--- START ---

### src/rtl/instr_dispatcher_pkg.sv
// Shared types and constants for the instruction dispatcher: opcode decode, instruction layout, FSM states.
// Decode helpers map an opcode onto the execution unit that consumes it.
package instr_dispatcher_pkg;

  localparam int INSTR_WIDTH       = 80;
  localparam int NUM_UNITS         = 3;

  localparam int OP_CODE_LSB       = 0;
  localparam int CALC_LENGTH_LSB   = 8;
  localparam int ACC_ADDR_LSB      = 40;
  localparam int BUFFER_ADDR_LSB   = 56;

  typedef struct packed {
    logic [INSTR_WIDTH-BUFFER_ADDR_LSB-1:0]    buffer_addr;
    logic [BUFFER_ADDR_LSB-ACC_ADDR_LSB-1:0]   acc_addr;
    logic [ACC_ADDR_LSB-CALC_LENGTH_LSB-1:0]   calc_length;
    logic [CALC_LENGTH_LSB-OP_CODE_LSB-1:0]    op_code;
  } instr_type;

  localparam logic [7:0] OP_NOP         = 8'h00;
  localparam logic [7:0] OP_HALT        = 8'h01;
  localparam logic [7:0] OP_SYNC        = 8'hFF;
  localparam logic [7:0] WEIGHT_MASK    = 8'hF8;
  localparam logic [7:0] WEIGHT_MATCH   = 8'h08;
  localparam logic [7:0] MATMUL_MASK    = 8'hE0;
  localparam logic [7:0] MATMUL_MATCH   = 8'h20;
  localparam logic [7:0] ACTIVATE_MASK  = 8'h80;
  localparam logic [7:0] ACTIVATE_MATCH = 8'h80;

  typedef enum logic [1:0] {
    ST_FETCH,
    ST_ISSUE,
    ST_WAIT_SYNC,
    ST_HALTED
  } dispatch_state_type;

  typedef enum logic [1:0] {
    UNIT_NONE,
    UNIT_WEIGHT,
    UNIT_MATMUL,
    UNIT_ACTIVATE
  } unit_sel_type;

  // SYNC shares the ACTIVATE prefix, so it is excluded explicitly.
  function automatic unit_sel_type decode_unit(input logic [7:0] op);
    unit_sel_type sel;
    sel = UNIT_NONE;
    if ((op & WEIGHT_MASK) == WEIGHT_MATCH)
      sel = UNIT_WEIGHT;
    else if ((op & MATMUL_MASK) == MATMUL_MATCH)
      sel = UNIT_MATMUL;
    else if (((op & ACTIVATE_MASK) == ACTIVATE_MATCH) && (op != OP_SYNC))
      sel = UNIT_ACTIVATE;
    return sel;
  endfunction

endpackage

--- END ---

*Task objective:* What must be returned is a bare number, the count of lines in the entries holding the string "opcode".

*Result for this exercise:* 2